Republican officials are beside themselves with glee at the prospect of tens of millions losing their health care

Republican officials are beside themselves with glee at the prospect of tens of millions losing their health care

by digby

They are so excited that this ludicrous lawsuit might just succeed. Sure, it will kill people but that’s why it’s so good:

Republicans have no real plan to establish a new health care system if the courts strike down the Affordable Care Act before the 2020 election. But plenty of them are rooting for its demise anyway — even if it means plunging the GOP into a debate that splits the party and leaves them politically vulnerable.

After a decade of trying to gut Obamacare, Republicans may finally get their wish thanks to a Trump administration-backed lawsuit. Its success would cause chaos not only in the insurance markets but on Capitol Hill. And Republican senators largely welcome it — even if they don’t know what comes next.

“I’m ready for it to succeed,” said Sen. Mike Rounds (R-S.D.). “I would love to get back in and actually deal with health care again.”

“Do I hope the lawsuit succeeds? I do,” said Sen. Kevin Cramer (R-N.D.). “What I wish is we had some idea where we are going if it does succeed, as it looks more and more like it might.”

Even Republicans not known for taking a hard line are eager for a forcing mechanism to take on Obamacare.

“I have a plan that I would be delighted to have Congress pick up and go forward with,” added Sen. Mitt Romney (R-Utah) of a proposal to protect pieces of the law. “Necessity is the mother of acceptance. I hope that we reach that necessity and that would propel my proposal to see a good deal of support.”

Both Cramer and Romney said GOP discussions were picking up about how to step in if the law falls after a U.S. appeals court indicated last week it could kill all or part of the law, though the Supreme Court would have the final say. Democrats and Republicans are also working on a modest package of bills intended to lower health care costs.

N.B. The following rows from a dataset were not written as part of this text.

File: src/rtl/esf_mon_pkg.sv
package esf_mon_pkg;
  localparam int NUM_FBITS = 6;
  // Expected framing bits, bit i = frame 4*(i+1): 0,0,1,0,1,1
  localparam logic [NUM_FBITS-1:0] FBIT_EXPECT = 6'b110100;

  localparam int EV_CRC  = 0;
  localparam int EV_SEF  = 1;
  localparam int EV_FBE  = 2;
  localparam int EV_LCV  = 3;
  localparam int EV_SLIP = 4;
  localparam int NUM_EV  = 5;

  localparam int ERR_CNT_W = $clog2(NUM_FBITS + 1);

  // Number of framing bits that disagree with the expected pattern
  function automatic logic [ERR_CNT_W-1:0] fbit_errors(logic [NUM_FBITS-1:0] rx);
    logic [ERR_CNT_W-1:0] n;
    logic [NUM_FBITS-1:0] diff;
    diff = rx ^ FBIT_EXPECT;
    n = '0;
    for (int i = 0; i < NUM_FBITS; i++) begin
      n = n + ERR_CNT_W'(diff[i]);
    end
    return n;
  endfunction
endpackage

File: src/rtl/esf_fbit_check.sv
module esf_fbit_check
  import esf_mon_pkg::*;
#(
  parameter int SEF_MIN = 2
) (
  input  logic [NUM_FBITS-1:0] fbit_rx,
  output logic [ERR_CNT_W-1:0] err_cnt,
  output logic                 sef_hit,
  output logic                 fbe_hit
);
  localparam logic [ERR_CNT_W-1:0] SEF_MIN_L = ERR_CNT_W'(SEF_MIN);

  always_comb begin
    err_cnt = fbit_errors(fbit_rx);
    sef_hit = (err_cnt >= SEF_MIN_L);
    fbe_hit = (err_cnt != '0) && !sef_hit;
  end
endmodule

File: src/rtl/esf_occ_acc.sv
module esf_occ_acc (
  input  logic clk,
  input  logic rst_n,
  input  logic occ,
  input  logic sf_strobe,
  output logic any_in_sf
);
  logic seen_q;

  always_ff @(posedge clk) begin
    if (!rst_n) begin
      seen_q <= 1'b0;
    end else if (sf_strobe) begin
      seen_q <= 1'b0;
    end else if (occ) begin
      seen_q <= 1'b1;
    end
  end

  assign any_in_sf = seen_q | occ;
endmodule

File: src/rtl/esf_sat_cnt.sv
module esf_sat_cnt #(
  parameter int W = 16
) (
  input  logic         clk,
  input  logic         rst_n,
  input  logic         inc,
  input  logic         clr,
  output logic [W-1:0] cnt
);
  localparam logic [W-1:0] CNT_MAX = '1;

  function automatic logic [W-1:0] next_count(logic [W-1:0] cur, logic up, logic wipe);
    logic [W-1:0] base;
    base = wipe ? '0 : cur;
    if (up && base != CNT_MAX) begin
      return base + W'(1);
    end
    return base;
  endfunction

  always_ff @(posedge clk) begin
    if (!rst_n) begin
      cnt <= '0;
    end else begin
      cnt <= next_count(cnt, inc, clr);
    end
  end
endmodule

But when it comes to major changes to Obamacare, the parties aren’t talking.

Democratic leaders have no intention of working with the GOP since they want the Affordable Care Act to survive. And there’s no reason to think that Senate Republicans could unify on a replacement to the law after previously failing to do so.

“If it did succeed, I would be very concerned,” said Sen. Susan Collins (R-Maine) of the lawsuit. “I don’t think there’s a plan in place to take care of individuals who’ve been using the exchanges to purchase their insurance or who have been covered under the Medicaid expansion. I’m just hoping the court doesn’t strike it down.”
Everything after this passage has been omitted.